=== Instructions to follow ===
Reproduce, from the lines below, exactly the stretch that begins at the line containing "always_comb" and ends at the line containing "i2cmbe_pkg::CMD_START: item.start = 1'b1;", both included.

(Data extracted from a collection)

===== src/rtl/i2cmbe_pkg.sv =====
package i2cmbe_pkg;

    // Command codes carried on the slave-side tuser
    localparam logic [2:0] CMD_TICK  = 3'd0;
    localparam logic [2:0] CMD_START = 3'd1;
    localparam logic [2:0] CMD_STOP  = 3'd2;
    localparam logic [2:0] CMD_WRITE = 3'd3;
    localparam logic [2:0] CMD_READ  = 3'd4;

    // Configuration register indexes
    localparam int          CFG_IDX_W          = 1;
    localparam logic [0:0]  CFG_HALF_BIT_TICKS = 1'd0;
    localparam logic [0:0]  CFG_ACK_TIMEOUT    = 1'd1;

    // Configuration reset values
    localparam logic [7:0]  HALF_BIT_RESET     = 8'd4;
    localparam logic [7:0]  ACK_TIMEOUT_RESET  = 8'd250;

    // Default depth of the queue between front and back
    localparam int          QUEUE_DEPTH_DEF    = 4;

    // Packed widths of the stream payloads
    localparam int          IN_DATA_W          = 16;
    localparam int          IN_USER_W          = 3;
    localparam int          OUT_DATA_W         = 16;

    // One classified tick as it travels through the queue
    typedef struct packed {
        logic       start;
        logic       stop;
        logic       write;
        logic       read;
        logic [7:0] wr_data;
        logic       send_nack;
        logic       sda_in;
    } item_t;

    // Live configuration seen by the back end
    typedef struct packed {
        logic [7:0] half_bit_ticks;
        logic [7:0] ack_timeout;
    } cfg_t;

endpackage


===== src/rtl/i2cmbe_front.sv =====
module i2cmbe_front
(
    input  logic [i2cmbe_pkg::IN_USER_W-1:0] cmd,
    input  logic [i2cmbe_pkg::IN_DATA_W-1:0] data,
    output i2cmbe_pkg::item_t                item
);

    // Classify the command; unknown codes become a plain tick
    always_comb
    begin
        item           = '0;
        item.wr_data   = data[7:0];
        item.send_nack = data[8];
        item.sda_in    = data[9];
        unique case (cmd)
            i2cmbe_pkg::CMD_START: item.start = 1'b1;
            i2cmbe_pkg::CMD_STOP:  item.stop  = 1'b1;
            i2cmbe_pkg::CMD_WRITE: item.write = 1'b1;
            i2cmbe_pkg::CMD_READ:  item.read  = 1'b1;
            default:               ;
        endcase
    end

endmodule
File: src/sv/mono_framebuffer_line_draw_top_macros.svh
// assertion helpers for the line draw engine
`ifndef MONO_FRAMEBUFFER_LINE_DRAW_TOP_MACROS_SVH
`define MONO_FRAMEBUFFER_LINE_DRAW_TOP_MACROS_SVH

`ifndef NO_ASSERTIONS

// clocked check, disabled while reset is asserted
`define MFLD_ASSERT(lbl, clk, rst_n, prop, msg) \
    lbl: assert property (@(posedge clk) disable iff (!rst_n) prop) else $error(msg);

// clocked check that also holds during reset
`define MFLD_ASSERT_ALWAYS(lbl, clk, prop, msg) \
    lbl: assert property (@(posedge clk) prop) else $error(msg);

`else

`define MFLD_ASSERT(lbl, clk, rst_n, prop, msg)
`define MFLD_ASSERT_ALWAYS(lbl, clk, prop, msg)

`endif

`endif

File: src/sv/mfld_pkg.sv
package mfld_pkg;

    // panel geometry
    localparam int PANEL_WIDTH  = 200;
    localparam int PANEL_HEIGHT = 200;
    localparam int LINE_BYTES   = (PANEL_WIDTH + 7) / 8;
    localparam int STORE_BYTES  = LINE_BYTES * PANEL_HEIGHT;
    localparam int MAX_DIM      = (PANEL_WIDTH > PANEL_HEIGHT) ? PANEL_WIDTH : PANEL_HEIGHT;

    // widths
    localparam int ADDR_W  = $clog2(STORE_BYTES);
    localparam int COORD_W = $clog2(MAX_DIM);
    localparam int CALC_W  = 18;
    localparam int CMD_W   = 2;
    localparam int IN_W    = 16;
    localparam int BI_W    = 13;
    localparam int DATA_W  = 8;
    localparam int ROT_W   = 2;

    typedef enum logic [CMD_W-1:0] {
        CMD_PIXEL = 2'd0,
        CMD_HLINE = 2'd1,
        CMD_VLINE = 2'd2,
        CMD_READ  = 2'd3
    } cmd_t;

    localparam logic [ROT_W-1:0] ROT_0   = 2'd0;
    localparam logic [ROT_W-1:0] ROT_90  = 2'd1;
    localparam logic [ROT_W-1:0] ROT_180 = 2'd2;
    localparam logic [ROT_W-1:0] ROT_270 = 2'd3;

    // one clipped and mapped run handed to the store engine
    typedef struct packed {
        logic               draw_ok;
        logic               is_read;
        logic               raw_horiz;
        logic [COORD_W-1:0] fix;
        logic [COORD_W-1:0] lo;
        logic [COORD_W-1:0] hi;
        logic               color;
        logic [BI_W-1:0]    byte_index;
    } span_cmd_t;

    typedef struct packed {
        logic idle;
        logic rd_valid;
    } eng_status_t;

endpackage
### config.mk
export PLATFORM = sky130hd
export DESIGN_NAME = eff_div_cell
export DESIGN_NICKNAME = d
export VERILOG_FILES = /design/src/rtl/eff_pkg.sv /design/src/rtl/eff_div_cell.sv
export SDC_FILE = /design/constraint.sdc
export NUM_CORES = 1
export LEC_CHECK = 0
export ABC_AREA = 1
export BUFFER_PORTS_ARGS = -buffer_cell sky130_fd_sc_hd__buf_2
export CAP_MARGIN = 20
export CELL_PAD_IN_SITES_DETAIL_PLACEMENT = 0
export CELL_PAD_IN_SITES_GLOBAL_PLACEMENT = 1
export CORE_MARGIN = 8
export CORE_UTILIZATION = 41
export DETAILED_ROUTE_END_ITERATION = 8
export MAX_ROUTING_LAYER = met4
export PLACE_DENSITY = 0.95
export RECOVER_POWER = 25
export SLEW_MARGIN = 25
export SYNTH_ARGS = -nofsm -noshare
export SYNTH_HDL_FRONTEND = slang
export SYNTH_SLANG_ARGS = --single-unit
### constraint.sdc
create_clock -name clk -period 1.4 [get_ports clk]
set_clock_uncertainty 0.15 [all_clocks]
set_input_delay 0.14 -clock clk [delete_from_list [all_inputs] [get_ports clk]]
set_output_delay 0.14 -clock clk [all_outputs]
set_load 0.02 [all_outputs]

=== Exercise solution ===
    always_comb
    begin
        item           = '0;
        item.wr_data   = data[7:0];
        item.send_nack = data[8];
        item.sda_in    = data[9];
        unique case (cmd)
            i2cmbe_pkg::CMD_START: item.start = 1'b1;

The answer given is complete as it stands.